• _Work task_
Go through the records below and report each line with "export" in it.

══ Supplied records ══

### flow/run.sh
#!/bin/bash
# OpenROAD 26Q1-2900-gdf79404cd8, Yosys 0.63+post, stock flow scripts
make -C /OpenROAD-flow-scripts/flow DESIGN_CONFIG=/design/flow/config.mk WORK_HOME=/design/flow/orfs finish
### flow/config.mk
export PLATFORM = sky130hd
export DESIGN_NAME = control
export DESIGN_NICKNAME = control
export VERILOG_FILES = /design/flow/design.v
export SDC_FILE = /design/flow/constraint.sdc
export NUM_CORES = 4
export LEC_CHECK = 1
export CORE_AREA = 10 10 70 70
export DIE_AREA = 0 0 80 80
### flow/constraint.sdc
current_design control

set clk_period 1.0
set clk_io_pct 0.2

create_clock -name clk0 -period $clk_period [get_ports {clk}]

set non_clock_inputs [all_inputs -no_clocks]
set_input_delay [expr $clk_period * $clk_io_pct] -clock clk0 $non_clock_inputs
set_output_delay [expr $clk_period * $clk_io_pct] -clock clk0 [all_outputs]
### flow/design.v
module control
(
   input wire clk, 
   input wire reset,
   output wire [2:0] stage_o,
   output reg we_o,
   output reg [31:0] addr_o,
   input wire [31:0] data_i,
   output reg pc_readin_o,
   input wire [31:0] pc_i,
   output wire [31:0] ir_o,
   output reg readin_a_o,
   output reg readin_b_o,
   output reg readin_pass_o,
   input wire [4:0] itype_i,
   output reg mem_we_o,
   output reg wd_q_o,
   output reg wd_q_readin_o
);
   reg [31:0] ir; 
   assign ir_o = ir;
   reg ir_readin_o;
   counter stage (
           .clk (clk),
           .reset (reset),
           .out (stage_o));
   always @ (posedge ir_readin_o) begin
      ir = data_i;
   end
   always @ (posedge clk) begin
      if (!reset) begin
         if(stage_o == 1) begin
            wd_q_readin_o <= 0;
            wd_q_o <= 0;
            pc_readin_o <= 0;
            addr_o <= pc_i;
            ir_readin_o <= 1;
         end
         else if(stage_o == 2) begin
            ir_readin_o <= 0;
            if (itype_i == 1) begin
               readin_a_o <= 1;
               readin_b_o <= 1;
               readin_pass_o <= 0;
            end
            else if (itype_i == 2) begin
               readin_a_o <= 1;
               readin_b_o <= 1;
               readin_pass_o <= 0;
            end
            else if (itype_i == 3) begin
               readin_a_o <= 1;
               readin_b_o <= 1;
               readin_pass_o <= 1;
            end
            else if (itype_i == 6) begin
               readin_a_o <= 1;
               readin_b_o <= 1;
               readin_pass_o <= 1;
            end
            else if (itype_i == 4) begin
               readin_a_o <= 1;
               readin_b_o <= 0;
               readin_pass_o <= 0;
            end
            else if (itype_i == 5) begin
               readin_a_o <= 1;
               readin_b_o <= 1;
               readin_pass_o <= 0;
            end
            else if (itype_i == 8) begin
               readin_a_o <= 0;
               readin_b_o <= 0;
               readin_pass_o <= 0;
            end
            else if (itype_i == 9) begin
               readin_a_o <= 1;
               readin_b_o <= 0;
               readin_pass_o <= 0;
            end
            else begin
               readin_a_o <= 0;
               readin_b_o <= 0;
               readin_pass_o <= 0;
            end
         end
         else if(stage_o == 3) begin
            readin_a_o <= 0;
            readin_b_o <= 0;
            readin_pass_o <= 0;
         end
         else if(stage_o == 4) begin
            if (itype_i == 1 || itype_i == 2
               || itype_i == 4 || itype_i == 5
               || itype_i == 8 ||  itype_i == 9) begin
               wd_q_readin_o <= 1;
            end
            if (itype_i == 3) begin
               mem_we_o <= 1;
            end
         end
         else if(stage_o == 5) begin
            mem_we_o <= 0;
            wd_q_readin_o <= 0;
            if (itype_i == 1 || itype_i == 2
               || itype_i == 4 || itype_i == 5
               || itype_i == 7 || itype_i == 8
               || itype_i == 9) begin
               wd_q_o <= 1;
            end
            pc_readin_o <= 1;
         end
      end
   end
   always @ (reset) begin
      we_o <= 0;
      addr_o <= 0;
      pc_readin_o = 1;
      ir_readin_o = 0;
      ir = 0;
      addr_o = 0;
      readin_a_o = 0;
      readin_b_o = 0;
      readin_pass_o = 0;
      wd_q_o = 0;
      wd_q_readin_o = 0;
      mem_we_o = 0;
   end
   initial begin
      pc_readin_o = 1;
      ir_readin_o = 0;
      ir = 0;
      addr_o = 0;
      readin_a_o = 0;
      readin_b_o = 0;
      readin_pass_o = 0;
      wd_q_o = 0;
      wd_q_readin_o = 0;
      mem_we_o = 0;
   end
endmodule
module counter
(
   input clk,
   input reset,
   output wire [2:0] out
);
   reg [2:0] b;
   always @ (posedge clk) begin
      if (!reset)
         if (b != 5)
	         b <= b + 1;
         else
            b <= 1;
      else 
         b <= 0;
   end
   assign out = b;
endmodule
==> results.txt <==
The run has ended; figures from its reports follow.

The flow ran to the end, but the final reports show violations. The checks that failed: negative setup slack. Summing the areas of all and, or, nand and nor instances in the mapped netlist gives 2.79% of the synthesized area. The width of the chip came out at 80 um. Setup repair after global routing could not meet its margin everywhere. Multiplexer cells account for 0% of the synthesized area. The number of H-tree levels is 1. The maximum operating frequency is 858 MHz. The final estimated routing congestion in global placement came out at 0.631. The number of vias per cell came out at 2.19. The cell count of the worst reg-to-reg path is 4. The final layout report lists a filler cell count of 398. The setup skew after layout came out at 0.000928 ns. The initial antenna violation count came out at 0. The half-perimeter wire length after placement is 1140 um.

By area, the combinational part of the netlist is dominated by buffers and inverters. The synthesized netlist cell count is 86. The sequential cell area fraction in the yosys report is 8.92%.

A synthesized cell averages 7.83 um^2. The number of buffers inserted by port buffering is 4. Global routing used 2.85% of the available tracks across all layers. In this run the VDD rail shows a maximum IR drop of 196 uV. Per the synthesis report, the XOR/XNOR share of the synthesized area is 0%. The relative area change from synthesis to final layout came out at -11.0%. The count of boundary I/O pins came out at 146.

Per the cell usage report, the commonest logic cells after layout are conb_1 (72), clkbuf_4 (3), buf_4 (3), dfxtp_2 (3). The first global-routing pass estimated 1600 um of wire. The number of global-route vias before repair came to 395.

After floorplanning, the core was divided into 21 placement rows. The delay contributed by the slowest stage of the critical path is 0.38 ns. The yosys cell count is 86. STA lists the endpoint of the worst register-to-register path as stage.b[2].

The hold-critical path depth came out at 2. Yosys mapped the design onto 10 distinct sky130hd cell types. The count of final setup violators came out at 1. The share of the clock period used by the worst path is 117%.

The minimum clock period after layout is 1.17 ns. The flip-flop count of the largest register, all copies and words added is 3. The final design instance area without fill is 599 um^2.

The largest register by flop count is stage.b. The most frequent logic cell in the layout is conb_1. The initial cell density of the core is 19.7%. The final standard cell count with taps included and fillers excluded came out at 143.

STA classifies the critical path endpoint as a register. The insertion delay of the later-clocked pin in the worst-skew pair came out at 0.23 ns. Among all stages on the critical path, the largest delay is contributed by or3b_1.

Per STA, the worst path is made up of buf_6 > ha_4 > or3b_1 > a21oi_2. The startpoint of the most critical register-to-register path is stage.b[1]. The number of buffer and inverter instances along the worst setup path is 1. The clock net sink count is 3.

The tool warning count for the run is 98. During synthesis, Yosys emitted a total of 2 warnings. TritonCTS built the clock tree. The largest driver fanout on the critical path came out at 3. The buffer depth of the longest clock path came out at 2. The number of diodes is 0. The core region is 3420 um^2. In this run the worst hold path is classified as reg2reg. The area taken by sequential standard cells is reported as 63.8 um^2. The number of buffers added by the clock tree synthesis step came out at 3. The fraction of final layout cells sized beyond drive strength 1 is 15.5%.

The tightest hold path in the finished design has a slack of 0.536 ns. The per-cell routed wire length is 8.87 um. The area of combinational cells with multiple inputs came out at 365 um^2.

Once routing completed, OpenROAD measured the worst setup slack at -0.165 ns. The path with the worst hold slack has its endpoint at stage.b[0]. The number of maximum-capacitance violations is 0. The area share of the leading cell type in the synthesized netlist is 80.3%. The clock edge transition at the registers on the reported setup and hold paths is 0.04 ns. The count of placed standard cells including taps is 136. The total congestion overflow after global routing is 0. The area of placed instances is 514 um^2.

The internal reg-to-reg setup slack is -0.17 ns. The synthesis stat section lists a flop and latch total of 3. The number of hold-repair buffers added at the cts stage is 0. The cell area power density is 767 nW/um^2. The first TritonRoute pass finished after 2 iterations. The number of nets with antenna violations after routing is 0. In this run the most critical hold path is launched from stage.b[0]. The height of the die is 80 um. The required time reported for the critical path endpoint came out at 1.16 ns. The compound-cell area share of the yosys netlist is 2.60%. The family of cells with the greatest summed delay on the critical path is simple AND/OR/NAND/NOR gates. Summed over all cells, the static leakage comes to 0.351 nW.

The pin count of the biggest net entering global routing came out at 4. The final hold violation count is 0. Per the CTS log, the root buffer master is clkbuf_4. The area fraction in full adders, half adders and majority gates is 3.72%.

The critical path data arrival time came out at 1.32 ns. The worst setup path is launched from a register. The number of violations reported at the end of detailed-routing iteration 0 came out at 6. The total number of vias came out at 313.

The cell area that synthesis handed to floorplanning was 673 um^2. The path type of the worst setup path is reg2reg. For reference, the final report shows the max-slew violation count at 0. The chip area from the yosys synthesis statistics is 673 um^2.

buf_4 takes more of the synthesized area than any other cell. The detailed-route DRC error count came out at 0. The chip area came out at 6400 um^2. By area the synthesized netlist is led by buf_4 (80%), dfxtp_1 (8.9%), ha_1 (3.7%). The final wirelength came out at 1270 um. The registers reported with the highest flop counts are stage.b: 3 flops.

═══

• _Written answer_
export PLATFORM = sky130hd
export DESIGN_NAME = control
export DESIGN_NICKNAME = control
export VERILOG_FILES = /design/flow/design.v
export SDC_FILE = /design/flow/constraint.sdc
export NUM_CORES = 4
export LEC_CHECK = 1
export CORE_AREA = 10 10 70 70
export DIE_AREA = 0 0 80 80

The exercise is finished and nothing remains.